Exercise objective: Find the line containing "tap: 31 / 38.8 / 1.74" in the listing below. Repeat it exactly, along with each following line up to and including the one containing "12 | 12.1 |".

# # # # # # #

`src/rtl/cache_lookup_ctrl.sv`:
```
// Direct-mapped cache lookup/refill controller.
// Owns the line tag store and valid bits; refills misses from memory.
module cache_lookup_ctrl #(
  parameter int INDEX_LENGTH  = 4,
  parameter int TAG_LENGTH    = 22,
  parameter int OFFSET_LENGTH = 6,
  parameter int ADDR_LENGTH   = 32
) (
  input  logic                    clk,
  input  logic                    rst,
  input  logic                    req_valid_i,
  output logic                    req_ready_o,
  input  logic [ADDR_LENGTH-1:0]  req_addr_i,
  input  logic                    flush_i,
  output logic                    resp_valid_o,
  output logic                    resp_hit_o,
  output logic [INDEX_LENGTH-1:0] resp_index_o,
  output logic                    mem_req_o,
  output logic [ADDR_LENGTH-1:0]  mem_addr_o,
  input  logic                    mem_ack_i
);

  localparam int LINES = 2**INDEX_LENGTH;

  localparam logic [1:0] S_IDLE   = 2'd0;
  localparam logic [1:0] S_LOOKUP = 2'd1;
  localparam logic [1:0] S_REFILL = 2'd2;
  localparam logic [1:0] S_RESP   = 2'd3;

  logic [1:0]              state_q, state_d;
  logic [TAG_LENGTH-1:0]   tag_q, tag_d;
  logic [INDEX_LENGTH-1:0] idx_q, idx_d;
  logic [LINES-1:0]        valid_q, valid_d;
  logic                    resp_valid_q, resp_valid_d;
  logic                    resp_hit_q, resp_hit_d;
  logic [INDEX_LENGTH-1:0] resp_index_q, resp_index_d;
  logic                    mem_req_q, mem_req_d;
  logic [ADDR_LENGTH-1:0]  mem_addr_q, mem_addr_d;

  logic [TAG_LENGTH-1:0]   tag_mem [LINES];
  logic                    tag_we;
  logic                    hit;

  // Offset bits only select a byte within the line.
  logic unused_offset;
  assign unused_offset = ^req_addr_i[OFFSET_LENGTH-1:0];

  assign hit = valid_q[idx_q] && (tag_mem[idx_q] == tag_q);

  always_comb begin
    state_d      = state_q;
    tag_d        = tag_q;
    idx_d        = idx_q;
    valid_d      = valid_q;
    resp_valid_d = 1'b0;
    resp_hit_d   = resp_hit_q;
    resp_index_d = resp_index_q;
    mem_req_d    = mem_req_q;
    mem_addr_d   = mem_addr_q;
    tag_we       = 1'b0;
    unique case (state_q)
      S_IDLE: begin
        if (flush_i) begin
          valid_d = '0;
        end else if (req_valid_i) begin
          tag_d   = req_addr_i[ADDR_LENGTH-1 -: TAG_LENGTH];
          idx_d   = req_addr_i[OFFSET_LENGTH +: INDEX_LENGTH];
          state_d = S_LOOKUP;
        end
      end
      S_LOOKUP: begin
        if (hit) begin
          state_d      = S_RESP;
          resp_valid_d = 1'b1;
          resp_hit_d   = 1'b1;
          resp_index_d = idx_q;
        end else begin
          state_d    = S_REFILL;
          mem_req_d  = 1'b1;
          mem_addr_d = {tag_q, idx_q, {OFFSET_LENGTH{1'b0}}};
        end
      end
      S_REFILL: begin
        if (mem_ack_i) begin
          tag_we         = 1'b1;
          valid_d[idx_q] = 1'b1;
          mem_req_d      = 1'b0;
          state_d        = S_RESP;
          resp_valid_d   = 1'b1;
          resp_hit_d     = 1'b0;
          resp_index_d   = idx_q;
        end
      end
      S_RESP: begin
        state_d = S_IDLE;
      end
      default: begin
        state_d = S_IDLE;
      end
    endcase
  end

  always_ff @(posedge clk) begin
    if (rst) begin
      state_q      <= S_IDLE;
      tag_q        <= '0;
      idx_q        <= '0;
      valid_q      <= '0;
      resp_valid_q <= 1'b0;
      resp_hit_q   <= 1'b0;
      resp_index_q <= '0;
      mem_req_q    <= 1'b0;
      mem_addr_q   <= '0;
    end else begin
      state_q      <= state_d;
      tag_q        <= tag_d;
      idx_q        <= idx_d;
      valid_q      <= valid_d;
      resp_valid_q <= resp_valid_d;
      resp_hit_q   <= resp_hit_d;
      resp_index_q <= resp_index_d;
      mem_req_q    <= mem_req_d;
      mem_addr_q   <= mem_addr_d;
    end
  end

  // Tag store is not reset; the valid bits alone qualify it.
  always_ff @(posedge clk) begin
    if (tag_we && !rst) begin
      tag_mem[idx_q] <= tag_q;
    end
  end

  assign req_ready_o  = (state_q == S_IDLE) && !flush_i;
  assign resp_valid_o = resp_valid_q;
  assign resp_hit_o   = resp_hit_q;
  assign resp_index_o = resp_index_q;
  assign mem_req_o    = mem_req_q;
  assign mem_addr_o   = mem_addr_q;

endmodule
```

# # # # # # #

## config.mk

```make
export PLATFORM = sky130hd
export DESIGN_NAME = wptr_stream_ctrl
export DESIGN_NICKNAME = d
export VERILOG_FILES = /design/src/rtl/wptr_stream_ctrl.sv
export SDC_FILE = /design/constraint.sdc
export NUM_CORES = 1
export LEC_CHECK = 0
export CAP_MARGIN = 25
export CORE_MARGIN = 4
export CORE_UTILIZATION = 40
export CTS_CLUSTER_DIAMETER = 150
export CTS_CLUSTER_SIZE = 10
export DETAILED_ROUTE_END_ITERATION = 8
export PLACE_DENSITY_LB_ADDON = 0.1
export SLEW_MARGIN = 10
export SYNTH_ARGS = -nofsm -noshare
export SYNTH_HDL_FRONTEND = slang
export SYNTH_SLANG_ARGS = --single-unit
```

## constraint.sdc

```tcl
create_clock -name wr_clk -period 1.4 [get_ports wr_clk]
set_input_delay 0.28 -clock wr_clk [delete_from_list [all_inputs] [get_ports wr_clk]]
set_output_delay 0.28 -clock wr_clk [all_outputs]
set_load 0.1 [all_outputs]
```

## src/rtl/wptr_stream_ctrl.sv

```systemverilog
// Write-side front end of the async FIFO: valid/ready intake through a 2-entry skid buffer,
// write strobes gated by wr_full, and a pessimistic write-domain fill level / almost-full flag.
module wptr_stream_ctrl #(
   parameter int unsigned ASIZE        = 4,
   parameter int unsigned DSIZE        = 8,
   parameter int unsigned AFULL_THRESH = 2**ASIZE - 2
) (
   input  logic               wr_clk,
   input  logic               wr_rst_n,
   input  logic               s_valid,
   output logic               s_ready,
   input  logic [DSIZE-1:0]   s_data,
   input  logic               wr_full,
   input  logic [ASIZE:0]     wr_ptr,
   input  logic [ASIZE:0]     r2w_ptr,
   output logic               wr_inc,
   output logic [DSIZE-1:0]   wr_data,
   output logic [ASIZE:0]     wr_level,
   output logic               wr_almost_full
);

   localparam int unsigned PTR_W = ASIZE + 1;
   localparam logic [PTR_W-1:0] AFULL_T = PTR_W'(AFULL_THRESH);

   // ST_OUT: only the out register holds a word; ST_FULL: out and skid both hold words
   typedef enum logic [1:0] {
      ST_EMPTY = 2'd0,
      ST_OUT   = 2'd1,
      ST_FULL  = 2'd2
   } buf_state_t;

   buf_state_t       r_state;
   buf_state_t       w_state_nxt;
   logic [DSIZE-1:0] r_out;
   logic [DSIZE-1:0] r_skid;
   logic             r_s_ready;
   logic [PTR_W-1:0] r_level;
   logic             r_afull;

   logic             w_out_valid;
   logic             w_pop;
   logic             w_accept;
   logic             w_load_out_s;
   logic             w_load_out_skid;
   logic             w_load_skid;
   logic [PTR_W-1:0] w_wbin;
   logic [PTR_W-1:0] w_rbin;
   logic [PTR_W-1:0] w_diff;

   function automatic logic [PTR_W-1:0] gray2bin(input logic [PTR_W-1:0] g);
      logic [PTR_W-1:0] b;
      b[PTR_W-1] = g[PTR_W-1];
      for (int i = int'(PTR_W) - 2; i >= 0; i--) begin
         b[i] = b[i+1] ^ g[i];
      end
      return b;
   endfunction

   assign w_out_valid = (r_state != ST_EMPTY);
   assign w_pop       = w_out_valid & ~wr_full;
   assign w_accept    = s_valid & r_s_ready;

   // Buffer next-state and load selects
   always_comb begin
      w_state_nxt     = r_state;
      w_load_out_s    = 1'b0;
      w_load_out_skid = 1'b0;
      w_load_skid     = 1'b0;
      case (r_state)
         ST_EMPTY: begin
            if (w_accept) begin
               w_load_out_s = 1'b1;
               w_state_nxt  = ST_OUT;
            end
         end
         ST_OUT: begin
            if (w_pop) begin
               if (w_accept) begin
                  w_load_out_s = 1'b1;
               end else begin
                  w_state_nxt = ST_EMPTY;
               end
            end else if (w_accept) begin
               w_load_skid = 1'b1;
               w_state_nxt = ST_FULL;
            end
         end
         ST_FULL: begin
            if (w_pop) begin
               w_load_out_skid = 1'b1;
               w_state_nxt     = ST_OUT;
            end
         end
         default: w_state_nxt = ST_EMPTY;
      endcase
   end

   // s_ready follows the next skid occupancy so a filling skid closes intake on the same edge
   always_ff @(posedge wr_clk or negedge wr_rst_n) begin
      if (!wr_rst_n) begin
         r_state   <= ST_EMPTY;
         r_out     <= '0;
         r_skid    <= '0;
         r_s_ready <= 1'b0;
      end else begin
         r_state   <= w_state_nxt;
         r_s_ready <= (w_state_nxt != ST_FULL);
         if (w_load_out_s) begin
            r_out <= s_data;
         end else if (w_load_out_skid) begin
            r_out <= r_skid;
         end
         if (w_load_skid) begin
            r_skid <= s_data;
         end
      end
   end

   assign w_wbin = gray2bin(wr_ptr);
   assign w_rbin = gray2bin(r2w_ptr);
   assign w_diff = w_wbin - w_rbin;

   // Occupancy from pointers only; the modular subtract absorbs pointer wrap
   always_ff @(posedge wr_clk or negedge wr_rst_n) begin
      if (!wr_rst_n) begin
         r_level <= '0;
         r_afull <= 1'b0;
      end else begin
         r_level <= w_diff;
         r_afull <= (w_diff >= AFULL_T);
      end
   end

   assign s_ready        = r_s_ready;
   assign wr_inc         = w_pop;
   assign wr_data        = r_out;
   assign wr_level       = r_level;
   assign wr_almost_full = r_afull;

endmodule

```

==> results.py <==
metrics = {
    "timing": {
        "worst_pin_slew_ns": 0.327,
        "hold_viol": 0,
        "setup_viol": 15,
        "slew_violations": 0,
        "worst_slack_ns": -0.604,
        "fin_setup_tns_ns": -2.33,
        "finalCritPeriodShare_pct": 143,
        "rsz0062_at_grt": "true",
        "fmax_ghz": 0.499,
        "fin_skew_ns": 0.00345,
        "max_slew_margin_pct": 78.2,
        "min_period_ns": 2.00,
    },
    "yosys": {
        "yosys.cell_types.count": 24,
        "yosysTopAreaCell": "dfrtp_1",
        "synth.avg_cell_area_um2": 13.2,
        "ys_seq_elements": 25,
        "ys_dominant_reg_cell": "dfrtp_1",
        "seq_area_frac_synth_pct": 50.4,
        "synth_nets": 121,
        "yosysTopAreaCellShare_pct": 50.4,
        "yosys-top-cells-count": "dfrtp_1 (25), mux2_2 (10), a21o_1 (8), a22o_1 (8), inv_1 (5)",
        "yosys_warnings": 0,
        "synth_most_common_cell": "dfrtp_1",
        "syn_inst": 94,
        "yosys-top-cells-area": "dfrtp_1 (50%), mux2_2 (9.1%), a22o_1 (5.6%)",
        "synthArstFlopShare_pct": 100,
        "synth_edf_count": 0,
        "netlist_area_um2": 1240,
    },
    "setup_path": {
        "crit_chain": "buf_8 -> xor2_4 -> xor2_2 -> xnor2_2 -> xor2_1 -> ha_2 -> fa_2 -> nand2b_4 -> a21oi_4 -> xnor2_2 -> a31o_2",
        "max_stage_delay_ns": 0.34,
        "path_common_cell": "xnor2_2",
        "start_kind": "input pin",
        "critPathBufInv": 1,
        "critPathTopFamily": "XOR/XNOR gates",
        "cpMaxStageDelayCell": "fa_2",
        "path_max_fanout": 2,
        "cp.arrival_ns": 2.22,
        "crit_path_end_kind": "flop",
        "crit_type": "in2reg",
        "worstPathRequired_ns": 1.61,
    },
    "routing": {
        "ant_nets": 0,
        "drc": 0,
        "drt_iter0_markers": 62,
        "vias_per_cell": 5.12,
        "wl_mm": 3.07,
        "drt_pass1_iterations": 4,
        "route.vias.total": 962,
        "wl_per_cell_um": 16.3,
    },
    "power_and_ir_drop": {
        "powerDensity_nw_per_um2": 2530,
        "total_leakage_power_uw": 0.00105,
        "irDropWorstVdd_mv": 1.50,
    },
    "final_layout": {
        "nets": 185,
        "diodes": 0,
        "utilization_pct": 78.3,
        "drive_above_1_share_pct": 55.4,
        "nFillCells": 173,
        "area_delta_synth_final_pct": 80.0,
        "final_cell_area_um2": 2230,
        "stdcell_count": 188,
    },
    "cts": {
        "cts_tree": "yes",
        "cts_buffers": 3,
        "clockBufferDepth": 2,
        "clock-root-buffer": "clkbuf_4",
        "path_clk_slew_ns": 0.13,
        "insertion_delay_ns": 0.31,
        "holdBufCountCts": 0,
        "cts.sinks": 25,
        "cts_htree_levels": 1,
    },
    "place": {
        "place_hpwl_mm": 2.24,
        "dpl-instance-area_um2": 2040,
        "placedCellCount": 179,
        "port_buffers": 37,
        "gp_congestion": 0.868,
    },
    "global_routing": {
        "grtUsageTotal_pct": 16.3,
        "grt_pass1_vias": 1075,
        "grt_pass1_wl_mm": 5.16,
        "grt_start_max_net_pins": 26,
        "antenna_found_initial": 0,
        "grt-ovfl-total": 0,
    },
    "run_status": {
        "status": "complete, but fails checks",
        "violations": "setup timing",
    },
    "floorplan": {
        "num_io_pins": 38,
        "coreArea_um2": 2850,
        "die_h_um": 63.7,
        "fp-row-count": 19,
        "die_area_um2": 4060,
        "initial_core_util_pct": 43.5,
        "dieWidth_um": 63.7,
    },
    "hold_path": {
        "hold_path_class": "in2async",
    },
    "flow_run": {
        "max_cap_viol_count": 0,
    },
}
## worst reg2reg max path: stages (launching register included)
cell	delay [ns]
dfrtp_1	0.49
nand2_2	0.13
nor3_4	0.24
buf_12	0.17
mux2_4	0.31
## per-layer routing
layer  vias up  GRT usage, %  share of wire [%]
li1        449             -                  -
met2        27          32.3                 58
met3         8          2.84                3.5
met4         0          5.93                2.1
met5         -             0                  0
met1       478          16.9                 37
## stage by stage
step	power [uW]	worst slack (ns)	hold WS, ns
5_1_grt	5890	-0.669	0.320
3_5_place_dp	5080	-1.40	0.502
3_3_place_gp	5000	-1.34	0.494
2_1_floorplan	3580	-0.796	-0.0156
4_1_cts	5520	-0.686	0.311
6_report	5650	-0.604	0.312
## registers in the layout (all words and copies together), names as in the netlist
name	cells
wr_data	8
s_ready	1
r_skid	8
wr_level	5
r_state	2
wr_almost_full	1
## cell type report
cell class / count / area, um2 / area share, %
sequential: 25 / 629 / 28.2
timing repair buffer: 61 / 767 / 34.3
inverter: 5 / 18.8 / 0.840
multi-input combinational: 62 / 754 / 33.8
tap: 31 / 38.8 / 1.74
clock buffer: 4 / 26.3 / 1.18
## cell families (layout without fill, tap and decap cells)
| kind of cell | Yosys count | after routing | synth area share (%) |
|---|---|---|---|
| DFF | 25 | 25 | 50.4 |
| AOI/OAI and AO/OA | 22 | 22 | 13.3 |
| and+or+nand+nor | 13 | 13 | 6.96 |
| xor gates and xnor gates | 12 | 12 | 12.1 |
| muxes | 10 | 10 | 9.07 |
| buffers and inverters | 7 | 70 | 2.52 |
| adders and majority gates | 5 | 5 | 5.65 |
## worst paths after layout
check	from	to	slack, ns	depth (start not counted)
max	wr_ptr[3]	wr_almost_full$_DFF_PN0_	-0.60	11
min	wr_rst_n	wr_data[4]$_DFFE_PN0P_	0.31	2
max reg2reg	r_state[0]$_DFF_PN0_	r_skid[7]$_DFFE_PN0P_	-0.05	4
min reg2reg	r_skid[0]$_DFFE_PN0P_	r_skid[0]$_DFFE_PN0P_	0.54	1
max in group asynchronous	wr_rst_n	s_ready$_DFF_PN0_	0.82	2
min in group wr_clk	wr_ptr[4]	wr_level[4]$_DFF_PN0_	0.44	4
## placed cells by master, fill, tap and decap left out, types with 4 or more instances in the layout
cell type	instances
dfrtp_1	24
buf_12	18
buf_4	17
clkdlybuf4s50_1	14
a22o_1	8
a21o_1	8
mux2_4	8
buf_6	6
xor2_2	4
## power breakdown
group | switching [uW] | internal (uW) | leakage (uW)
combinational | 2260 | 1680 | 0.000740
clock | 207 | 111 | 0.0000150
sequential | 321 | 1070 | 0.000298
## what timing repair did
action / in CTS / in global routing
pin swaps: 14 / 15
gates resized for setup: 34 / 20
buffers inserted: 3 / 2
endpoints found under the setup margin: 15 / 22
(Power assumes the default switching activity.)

# # # # # # #

Finished task:
tap: 31 / 38.8 / 1.74
clock buffer: 4 / 26.3 / 1.18
## cell families (layout without fill, tap and decap cells)
| kind of cell | Yosys count | after routing | synth area share (%) |
|---|---|---|---|
| DFF | 25 | 25 | 50.4 |
| AOI/OAI and AO/OA | 22 | 22 | 13.3 |
| and+or+nand+nor | 13 | 13 | 6.96 |
| xor gates and xnor gates | 12 | 12 | 12.1 |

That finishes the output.